This harm/offense distinction is of value, and undermines the claim that her firing will affect ideas and professors of all ideologies. I find it troubling that, for the most part, it is racists and white supremacists who hide behind the shield of “free speech” to propagate their racist views. It is hard to conceive of those advocating for the expansion of rights hiding behind the pretext of “free speech” (here, via “academic freedom”) to defend their ideas. Perhaps this is because there is a valuable distinction in speech that expands rights or advocates for others, and speech that denigrates others to the point where the speech is no longer valuable. International Human Rights Law, for example, finds that speech that causes such harm has no value,[4] and laws that prevent it are permissible.[5]

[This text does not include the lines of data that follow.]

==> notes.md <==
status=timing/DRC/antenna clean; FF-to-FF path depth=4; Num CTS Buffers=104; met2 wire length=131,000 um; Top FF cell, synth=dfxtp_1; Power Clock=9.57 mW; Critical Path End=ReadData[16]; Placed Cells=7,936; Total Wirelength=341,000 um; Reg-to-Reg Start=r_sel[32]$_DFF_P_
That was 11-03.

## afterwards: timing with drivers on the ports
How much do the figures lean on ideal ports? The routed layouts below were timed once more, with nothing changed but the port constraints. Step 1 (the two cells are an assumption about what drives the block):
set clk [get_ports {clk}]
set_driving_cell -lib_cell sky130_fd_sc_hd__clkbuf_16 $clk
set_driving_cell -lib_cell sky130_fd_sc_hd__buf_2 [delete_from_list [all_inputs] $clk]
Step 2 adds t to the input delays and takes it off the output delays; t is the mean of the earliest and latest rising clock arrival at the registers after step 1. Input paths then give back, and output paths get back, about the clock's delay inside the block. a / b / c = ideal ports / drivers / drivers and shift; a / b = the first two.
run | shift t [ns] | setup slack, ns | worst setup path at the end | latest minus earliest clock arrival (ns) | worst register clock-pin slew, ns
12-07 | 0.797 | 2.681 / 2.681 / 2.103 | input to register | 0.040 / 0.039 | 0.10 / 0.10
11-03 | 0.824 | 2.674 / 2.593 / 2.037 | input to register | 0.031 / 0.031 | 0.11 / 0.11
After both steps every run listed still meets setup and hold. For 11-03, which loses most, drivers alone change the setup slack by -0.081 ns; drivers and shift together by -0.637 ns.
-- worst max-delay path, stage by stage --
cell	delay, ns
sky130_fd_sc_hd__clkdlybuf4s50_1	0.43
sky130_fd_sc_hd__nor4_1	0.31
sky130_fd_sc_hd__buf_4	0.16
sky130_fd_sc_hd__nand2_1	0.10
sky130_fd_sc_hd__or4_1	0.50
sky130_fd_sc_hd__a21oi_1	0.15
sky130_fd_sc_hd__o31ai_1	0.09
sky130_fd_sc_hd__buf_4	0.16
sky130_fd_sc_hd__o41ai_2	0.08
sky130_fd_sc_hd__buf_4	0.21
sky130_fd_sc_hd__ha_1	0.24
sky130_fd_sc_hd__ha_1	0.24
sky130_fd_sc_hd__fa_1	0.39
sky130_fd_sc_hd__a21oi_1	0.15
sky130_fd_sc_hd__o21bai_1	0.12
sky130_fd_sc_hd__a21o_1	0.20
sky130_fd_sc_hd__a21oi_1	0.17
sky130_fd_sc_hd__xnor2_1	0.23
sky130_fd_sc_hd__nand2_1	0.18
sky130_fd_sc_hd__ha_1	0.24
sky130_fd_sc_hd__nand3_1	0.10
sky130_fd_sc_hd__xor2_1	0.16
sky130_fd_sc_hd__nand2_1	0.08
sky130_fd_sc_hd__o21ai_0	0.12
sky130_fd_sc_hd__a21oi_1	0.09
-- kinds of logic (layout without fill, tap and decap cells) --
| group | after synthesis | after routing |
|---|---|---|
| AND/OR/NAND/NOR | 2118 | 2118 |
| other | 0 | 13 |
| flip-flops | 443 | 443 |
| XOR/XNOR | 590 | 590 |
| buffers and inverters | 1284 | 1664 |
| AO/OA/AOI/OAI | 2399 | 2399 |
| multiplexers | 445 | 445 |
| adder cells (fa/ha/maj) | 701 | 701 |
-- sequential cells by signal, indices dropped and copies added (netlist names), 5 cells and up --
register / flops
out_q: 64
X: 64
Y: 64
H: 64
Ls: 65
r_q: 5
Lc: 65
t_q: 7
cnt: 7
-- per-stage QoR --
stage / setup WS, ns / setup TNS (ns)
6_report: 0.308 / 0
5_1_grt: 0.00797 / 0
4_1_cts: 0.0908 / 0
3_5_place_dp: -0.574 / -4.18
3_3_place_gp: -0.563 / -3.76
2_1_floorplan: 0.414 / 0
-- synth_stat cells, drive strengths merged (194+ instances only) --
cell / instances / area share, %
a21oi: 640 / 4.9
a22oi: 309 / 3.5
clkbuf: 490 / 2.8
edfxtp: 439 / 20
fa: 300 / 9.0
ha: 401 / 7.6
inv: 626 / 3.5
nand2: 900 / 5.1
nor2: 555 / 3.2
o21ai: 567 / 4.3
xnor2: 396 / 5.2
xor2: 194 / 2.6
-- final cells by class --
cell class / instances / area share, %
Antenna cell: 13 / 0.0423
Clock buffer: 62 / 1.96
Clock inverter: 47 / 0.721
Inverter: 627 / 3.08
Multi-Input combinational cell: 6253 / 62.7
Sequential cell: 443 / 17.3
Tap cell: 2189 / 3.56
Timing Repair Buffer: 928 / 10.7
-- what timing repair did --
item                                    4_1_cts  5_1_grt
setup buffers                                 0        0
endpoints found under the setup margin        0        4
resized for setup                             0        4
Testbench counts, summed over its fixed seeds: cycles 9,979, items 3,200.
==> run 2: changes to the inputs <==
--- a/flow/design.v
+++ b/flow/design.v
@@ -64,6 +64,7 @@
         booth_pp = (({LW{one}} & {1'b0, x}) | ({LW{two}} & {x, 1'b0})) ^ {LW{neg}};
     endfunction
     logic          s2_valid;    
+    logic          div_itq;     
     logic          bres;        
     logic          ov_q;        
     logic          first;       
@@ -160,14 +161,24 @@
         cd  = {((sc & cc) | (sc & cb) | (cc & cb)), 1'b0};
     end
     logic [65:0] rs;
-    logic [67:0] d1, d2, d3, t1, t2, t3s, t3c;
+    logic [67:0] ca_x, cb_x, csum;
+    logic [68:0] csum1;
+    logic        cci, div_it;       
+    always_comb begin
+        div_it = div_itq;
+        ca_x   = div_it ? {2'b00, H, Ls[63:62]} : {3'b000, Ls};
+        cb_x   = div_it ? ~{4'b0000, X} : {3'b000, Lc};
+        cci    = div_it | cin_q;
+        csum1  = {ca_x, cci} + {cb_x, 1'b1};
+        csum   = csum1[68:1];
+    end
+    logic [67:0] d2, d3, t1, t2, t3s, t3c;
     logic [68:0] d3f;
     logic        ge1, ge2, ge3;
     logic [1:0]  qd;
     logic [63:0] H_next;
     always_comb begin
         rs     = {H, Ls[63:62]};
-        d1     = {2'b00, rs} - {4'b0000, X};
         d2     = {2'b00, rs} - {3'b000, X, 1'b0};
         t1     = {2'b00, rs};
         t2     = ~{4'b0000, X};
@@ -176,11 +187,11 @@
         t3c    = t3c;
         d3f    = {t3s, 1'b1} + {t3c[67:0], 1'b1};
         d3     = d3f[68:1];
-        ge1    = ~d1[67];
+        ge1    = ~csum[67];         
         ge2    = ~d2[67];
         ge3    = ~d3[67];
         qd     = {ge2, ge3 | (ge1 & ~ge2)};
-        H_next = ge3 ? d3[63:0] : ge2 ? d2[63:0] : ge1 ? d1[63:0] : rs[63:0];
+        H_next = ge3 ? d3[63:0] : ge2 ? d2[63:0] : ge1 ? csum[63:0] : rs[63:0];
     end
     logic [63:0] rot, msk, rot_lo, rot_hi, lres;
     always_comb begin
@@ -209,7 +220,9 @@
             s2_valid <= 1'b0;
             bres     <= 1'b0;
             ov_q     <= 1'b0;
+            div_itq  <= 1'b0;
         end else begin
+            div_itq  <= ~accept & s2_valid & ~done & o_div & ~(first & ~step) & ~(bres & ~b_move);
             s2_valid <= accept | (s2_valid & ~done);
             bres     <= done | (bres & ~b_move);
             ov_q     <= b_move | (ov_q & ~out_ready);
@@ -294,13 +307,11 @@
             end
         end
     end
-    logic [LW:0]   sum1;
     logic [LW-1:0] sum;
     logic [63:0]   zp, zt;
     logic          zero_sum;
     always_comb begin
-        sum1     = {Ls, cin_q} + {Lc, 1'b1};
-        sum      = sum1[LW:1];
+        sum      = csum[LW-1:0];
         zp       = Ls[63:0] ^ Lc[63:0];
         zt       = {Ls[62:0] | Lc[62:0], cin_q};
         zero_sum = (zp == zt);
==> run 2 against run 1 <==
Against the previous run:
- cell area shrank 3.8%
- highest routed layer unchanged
Background: an optimization exercise with open tools, aiming at small area, a short achievable clock period and few clock cycles per item. Do not read the settings as production practice.
Function was checked by simulation only, so behaviour that the tests miss may differ from the original.
Power is estimated from default activity; no workload was simulated.

==> trial 22: inputs <==
==> flow/design.v <==
package sat_pkg;
  localparam int unsigned ADDR_W  = 32;
  localparam int unsigned COUNT_W = 5;
  localparam logic [1:0] OP_CLEAR = 2'd0;
  localparam logic [1:0] OP_LOAD  = 2'd1;
  localparam logic [1:0] OP_V2F   = 2'd2;
  localparam logic [1:0] OP_F2V   = 2'd3;
  localparam logic [1:0] STATUS_OK   = 2'd0;
  localparam logic [1:0] STATUS_MISS = 2'd1;
  localparam logic [1:0] STATUS_FULL = 2'd2;
  localparam logic [ADDR_W-1:0] FILE_ALIGN_RST = 32'd512;
  localparam logic [ADDR_W-1:0] SECT_ALIGN_RST = 32'd4096;
endpackage
module section_address_translator (
  input  logic               clk,
  input  logic               rst_n,
  input  logic               cfg_we,
  input  logic [0:0]         cfg_index,
  input  logic [sat_pkg::ADDR_W-1:0]  cfg_data,
  input  logic               in_valid,
  output logic               in_ready,
  input  logic [1:0]         in_op,
  input  logic [sat_pkg::ADDR_W-1:0]  in_address,
  input  logic [sat_pkg::ADDR_W-1:0]  in_raw_start,
  input  logic [sat_pkg::ADDR_W-1:0]  in_raw_size,
  input  logic [sat_pkg::ADDR_W-1:0]  in_virt_start,
  input  logic [sat_pkg::ADDR_W-1:0]  in_virt_size,
  output logic               out_valid,
  input  logic               out_ready,
  output logic [1:0]         out_status,
  output logic [sat_pkg::ADDR_W-1:0]  out_translated,
  output logic [sat_pkg::ADDR_W-1:0]  out_raw_end_rounded,
  output logic [sat_pkg::ADDR_W-1:0]  out_virt_end_rounded,
  output logic [sat_pkg::COUNT_W-1:0] out_entry_count
);
  localparam int N = 16;
  function automatic logic [N-1:0] msb_onehot(input logic [N-1:0] v);
    msb_onehot = '0;
    for (int i = 0; i < N; i++) if (v[i]) msb_onehot = N'(1) << i;
  endfunction
  function automatic logic [32:0] add32(input logic [31:0] x, input logic [31:0] y,
                                        input logic ci);
    logic [31:0] p, gg, pp;
    p  = x ^ y;
    gg = x & y;
    pp = p;
    gg[0] = gg[0] | (p[0] & ci);
    for (int l = 0; l < 5; l++)
      for (int k = 0; k < 32; k++)
        if (((k >> l) & 1) == 1) begin
          gg[k] = gg[k] | (pp[k] & gg[((k >> (l + 1)) << (l + 1)) + (1 << l) - 1]);
          pp[k] = pp[k] & pp[((k >> (l + 1)) << (l + 1)) + (1 << l) - 1];
        end
    add32 = {gg[31], p ^ {gg[30:0], ci}};
  endfunction
  function automatic logic ge(input logic [31:0] x, input logic [31:0] y);
    logic c;
    c = 1'b1;
    for (int k = 0; k < 32; k++) c = (x[k] & ~y[k]) | ((x[k] | ~y[k]) & c);
    ge = c;
  endfunction
  logic [31:0] fa_r, sa_r;
  logic        fa_p2, sa_p2;    
  logic [31:0] m_f, m_s;        
  always_ff @(posedge clk) begin
    if (!rst_n) begin
      fa_r <= sat_pkg::FILE_ALIGN_RST;
      sa_r <= sat_pkg::SECT_ALIGN_RST;
    end else if (cfg_we) begin
      if (cfg_index == 1'b0) fa_r <= cfg_data;
      else                   sa_r <= cfg_data;
    end
  end
  logic [32:0] fa_m1, sa_m1;
  logic        fa_p2n, sa_p2n;
  assign fa_m1  = add32(fa_r, 32'hFFFF_FFFF, 1'b0);
  assign sa_m1  = add32(sa_r, 32'hFFFF_FFFF, 1'b0);
  assign fa_p2n = (fa_r & fa_m1[31:0]) == 32'd0;
  assign sa_p2n = (sa_r & sa_m1[31:0]) == 32'd0;
  always_ff @(posedge clk) begin
    if (!rst_n) begin
      fa_p2 <= 1'b1;
      sa_p2 <= 1'b1;
      m_f   <= sat_pkg::FILE_ALIGN_RST - 32'd1;
      m_s   <= sat_pkg::SECT_ALIGN_RST - 32'd1;
    end else begin
      fa_p2 <= fa_p2n;
      sa_p2 <= sa_p2n;
      m_f   <= (fa_p2n && fa_m1[32]) ? fa_m1[31:0] : 32'd0;
      m_s   <= (sa_p2n && sa_m1[32]) ? sa_m1[31:0] : 32'd0;
    end
  end
  logic [N-1:0][31:0] s_rb, s_re, s_vb, s_ve;
  logic [N-1:0]       s_v;
  logic [4:0]         count_r;
  logic [3:0]         head_r;      
  logic        full, ins_ok, accept, ins, p0_free;
  logic [31:0] raw_end_in, virt_end_in;
  logic [4:0]  count_nxt;
  assign full        = count_r[4];
  assign ins_ok      = (count_r == 5'd0) || ((head_r + 4'd1 - count_r[3:0]) == 4'd0);
  assign in_ready    = p0_free && !(in_op == sat_pkg::OP_LOAD && !full && !ins_ok);
  assign accept      = in_valid && in_ready;
  assign ins         = accept && in_op == sat_pkg::OP_LOAD && !full;
  logic [32:0] raw_sum_in, virt_sum_in;
  assign raw_sum_in  = add32(in_raw_start, in_raw_size, 1'b0);
  assign virt_sum_in = add32(in_virt_start, in_virt_size, 1'b0);
  assign raw_end_in  = raw_sum_in[31:0];
  assign virt_end_in = virt_sum_in[31:0];
  always_comb begin
    count_nxt = count_r;
    if (in_op == sat_pkg::OP_CLEAR) count_nxt = 5'd0;
    else if (in_op == sat_pkg::OP_LOAD && !full) count_nxt = count_r + 5'd1;
  end
  always_ff @(posedge clk) begin
    for (int i = 1; i < N; i++) begin
      s_rb[i] <= s_rb[i-1];
      s_re[i] <= s_re[i-1];
      s_vb[i] <= s_vb[i-1];
      s_ve[i] <= s_ve[i-1];
    end
    if (ins) begin
      s_rb[0] <= in_raw_start;
      s_re[0] <= raw_end_in;
      s_vb[0] <= in_virt_start;
      s_ve[0] <= virt_end_in;
    end else begin
      s_rb[0] <= s_rb[N-1];
      s_re[0] <= s_re[N-1];
      s_vb[0] <= s_vb[N-1];
      s_ve[0] <= s_ve[N-1];
    end
  end
  always_ff @(posedge clk) begin
    if (!rst_n) begin
      s_v     <= '0;
      count_r <= 5'd0;
      head_r  <= 4'd0;
    end else begin
      if (accept && in_op == sat_pkg::OP_CLEAR) s_v <= '0;
      else s_v <= {s_v[N-2:0], ins ? 1'b1 : s_v[N-1]};
      if (accept) count_r <= count_nxt;
      head_r <= (ins && count_r == 5'd0) ? 4'd0 : head_r + 4'd1;
    end
  end
  logic [N-1:0] lowm_r;
  always_ff @(posedge clk) begin
    for (int i = 0; i < N; i++)
      lowm_r[i] <= (4'(i) <= ((rst_n && ins && count_r == 5'd0) ? 4'd0 : head_r + 4'd1));
  end
  logic p0_v, p1_v, p2_v, out_v;
  logic p0_adv, p1_adv, p2_adv, p1_free, p2_free, stall_out;
  logic slow, dv_need, dv_step, dv_done, dv_lane_s, dv_fin, dv_w33;
  logic [6:0] dv_cnt;
  logic [1:0] p0_op, p1_op, p2_op;
  assign stall_out = out_v && !out_ready;
  assign p2_adv    = p2_v && !stall_out;
  assign p2_free   = !p2_v || p2_adv;
  assign p1_adv    = p1_v && p2_free;
  assign p1_free   = !p1_v || p1_adv;
  assign slow      = !(fa_p2 && sa_p2);
  assign dv_need   = p0_v && p0_op == sat_pkg::OP_LOAD && slow;
  assign dv_step   = dv_need && !dv_done;
  assign p0_adv    = p0_v && p1_free && !dv_step;
  assign p0_free   = !p0_v || p0_adv;
  always_ff @(posedge clk) begin
    if (!rst_n) begin
      p0_v  <= 1'b0;
      p1_v  <= 1'b0;
      p2_v  <= 1'b0;
      out_v <= 1'b0;
    end else begin
      if (accept) p0_v <= 1'b1;
      else if (p0_adv) p0_v <= 1'b0;
      if (p0_adv) p1_v <= 1'b1;
      else if (p1_adv) p1_v <= 1'b0;
      if (p1_adv) p2_v <= 1'b1;
      else if (p2_adv) p2_v <= 1'b0;
      if (p2_adv) out_v <= 1'b1;
      else if (out_ready) out_v <= 1'b0;
    end
  end
  assign out_valid = out_v;
  logic        p0_full;
  logic [4:0]  p0_cnt;
  logic [31:0] p0_a, p0_b;     
  logic [31:0] dv_r, dv_d, dv_x, dv_y;
  logic [32:0] dv_sh, dv_sub;
  logic        dv_z;
  logic [6:0]  dv_cnt_n;
  assign dv_cnt_n  = dv_cnt + 7'd1;
  assign dv_d      = dv_lane_s ? sa_r : fa_r;
  assign dv_sh     = {dv_r, dv_lane_s ? p0_b[31] : p0_a[31]};
  assign dv_x      = dv_fin ? dv_d : dv_sh[31:0];
  assign dv_y      = dv_fin ? dv_r : dv_d;
  assign dv_sub    = add32(dv_x, ~dv_y, 1'b1);
  always_ff @(posedge clk) begin
    if (accept) begin
      p0_op   <= in_op;
      p0_cnt  <= count_nxt;
      p0_full <= full;
      p0_a    <= (in_op == sat_pkg::OP_LOAD) ? raw_end_in : in_address;
      p0_b    <= virt_end_in;
      dv_cnt    <= 7'd0;
      dv_r      <= 32'd0;
      dv_lane_s <= 1'b0;
      dv_fin    <= 1'b0;
      dv_w33    <= 1'b0;
      dv_done   <= 1'b0;
    end else if (dv_step) begin
      dv_cnt    <= dv_cnt_n;
      dv_lane_s <= dv_cnt_n > 7'd33;
      dv_fin    <= dv_cnt_n == 7'd32 || dv_cnt_n == 7'd66;
      dv_w33    <= dv_cnt_n == 7'd33;
      dv_done   <= dv_cnt_n == 7'd67;
      if (dv_fin) begin
        dv_r <= dv_sub[31:0];
        dv_z <= dv_r == 32'd0 || dv_d == 32'd0;
      end else if (dv_w33) begin
        p0_a <= rnd_f;
        dv_r <= 32'd0;
      end else begin
        if (dv_lane_s) p0_b <= {p0_b[30:0], p0_b[31]};
        else           p0_a <= {p0_a[30:0], p0_a[31]};
        dv_r <= (dv_sh[32] || dv_sub[32]) ? dv_sub[31:0] : dv_sh[31:0];
      end
    end
  end
  logic [N-1:0] hit;
  always_comb begin
    for (int i = 0; i < N; i++)
      hit[i] = s_v[i] && ge(p0_a, p0_op[0] ? s_rb[i] : s_vb[i])
                      && ge(p0_op[0] ? s_re[i] : s_ve[i], p0_a);
  end
  logic [32:0] rs_f, rs_s;
  logic [31:0] rnd_f, rnd_s;
  logic        z_f, z_s;
  assign z_f   = slow ? dv_z : (p0_a & m_f) == 32'd0;
  assign z_s   = slow ? dv_z : (p0_b & m_s) == 32'd0;
  assign rs_f  = add32(slow ? p0_a : (p0_a | m_f), slow ? dv_r : 32'd0, !slow);
  assign rs_s  = add32(slow ? p0_b : (p0_b | m_s), slow ? dv_r : 32'd0, !slow);
  assign rnd_f = z_f ? p0_a : rs_f[31:0];
  assign rnd_s = z_s ? p0_b : rs_s[31:0];
  logic [1:0]   p1_st;
  logic [4:0]   p1_cnt;
  logic [31:0]  p1_a, p1_b;    
  logic [N-1:0] p1_hit;        
  always_ff @(posedge clk) begin
    if (p1_free) begin
      p1_op  <= p0_op;
      p1_cnt <= p0_cnt;
      p1_st  <= (p0_op == sat_pkg::OP_LOAD && p0_full) ? sat_pkg::STATUS_FULL : sat_pkg::STATUS_OK;
      p1_a   <= (p0_op == sat_pkg::OP_LOAD && !slow) ? rnd_f : p0_a;
      p1_b   <= rnd_s;
      p1_hit <= {hit[N-2:0], hit[N-1]};
    end else begin
      p1_hit <= {p1_hit[N-2:0], p1_hit[N-1]};
    end
  end
  logic [N-1:0] hreq, sel;
  logic [31:0]  rb_sel, vb_sel;
  always_comb begin
    hreq = p1_hit & lowm_r;
    sel  = (hreq != '0) ? msb_onehot(hreq) : msb_onehot(p1_hit);
    rb_sel = '0;
    vb_sel = '0;
    for (int i = 0; i < N; i++) begin
      rb_sel = rb_sel | (s_rb[i] & {32{sel[i]}});
      vb_sel = vb_sel | (s_vb[i] & {32{sel[i]}});
    end
  end
  logic        p2_hit;
  logic [1:0]  p2_st;
  logic [4:0]  p2_cnt;
  logic [31:0] p2_x, p2_y, p2_a;   
  always_ff @(posedge clk) begin
    if (p2_free) begin
      p2_op  <= p1_op;
      p2_cnt <= p1_cnt;
      p2_hit <= p1_hit != '0;
      p2_st  <= p1_st;
      p2_a   <= p1_a;
      if (p1_op == sat_pkg::OP_LOAD) begin
        p2_x <= p1_a;
        p2_y <= p1_b;
      end else begin
        p2_x <= p1_op[0] ? rb_sel : vb_sel;
        p2_y <= p1_op[0] ? vb_sel : rb_sel;
      end
    end
  end
  logic [31:0] cs_s, cs_c;
  logic [32:0] tr_sum;
  assign cs_s   = p2_y ^ p2_a ^ ~p2_x;
  assign cs_c   = (p2_y & p2_a) | (p2_y & ~p2_x) | (p2_a & ~p2_x);
  assign tr_sum = add32(cs_s, {cs_c[30:0], 1'b0}, 1'b1);
  always_ff @(posedge clk) begin
    if (p2_adv) begin
      out_entry_count      <= p2_cnt;
      out_status           <= p2_st;
      out_translated       <= 32'd0;
      out_raw_end_rounded  <= 32'd0;
      out_virt_end_rounded <= 32'd0;
      case (p2_op)
        sat_pkg::OP_LOAD: begin
          out_raw_end_rounded  <= p2_x;
          out_virt_end_rounded <= p2_y;
        end
        sat_pkg::OP_V2F, sat_pkg::OP_F2V: begin
          out_status     <= p2_hit ? sat_pkg::STATUS_OK : sat_pkg::STATUS_MISS;
          out_translated <= p2_hit ? tr_sum[31:0] : 32'hFFFF_FFFF;
        end
        default: ;
      endcase
    end
  end
endmodule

I understand that academics from varying ideologies (including Whittington) are concerned about the impact on academic freedom, and such worries are valid. But I think Wax’s statements are distinguishable from the overall goals of academic freedom. Academic freedom is the freedom to search for the truth;[6] not the freedom to propagate white supremacist views free from consequences. As I noted, Wax’s statements are the opposite of searching for the truth. They are either flat out lies (such as claiming her Black students are not in the top half of the class at Penn Law), or deceptive and discredited. And her propagating white supremacy has real harmful consequences, such as the harm she has caused to students in her class, and such as adding a compounding cause to the hate crimes against Asians after President Trump called COVID-19 the “Chinese virus.” These are real consequences, unlike feeling troubled being a Republican in Philadelphia.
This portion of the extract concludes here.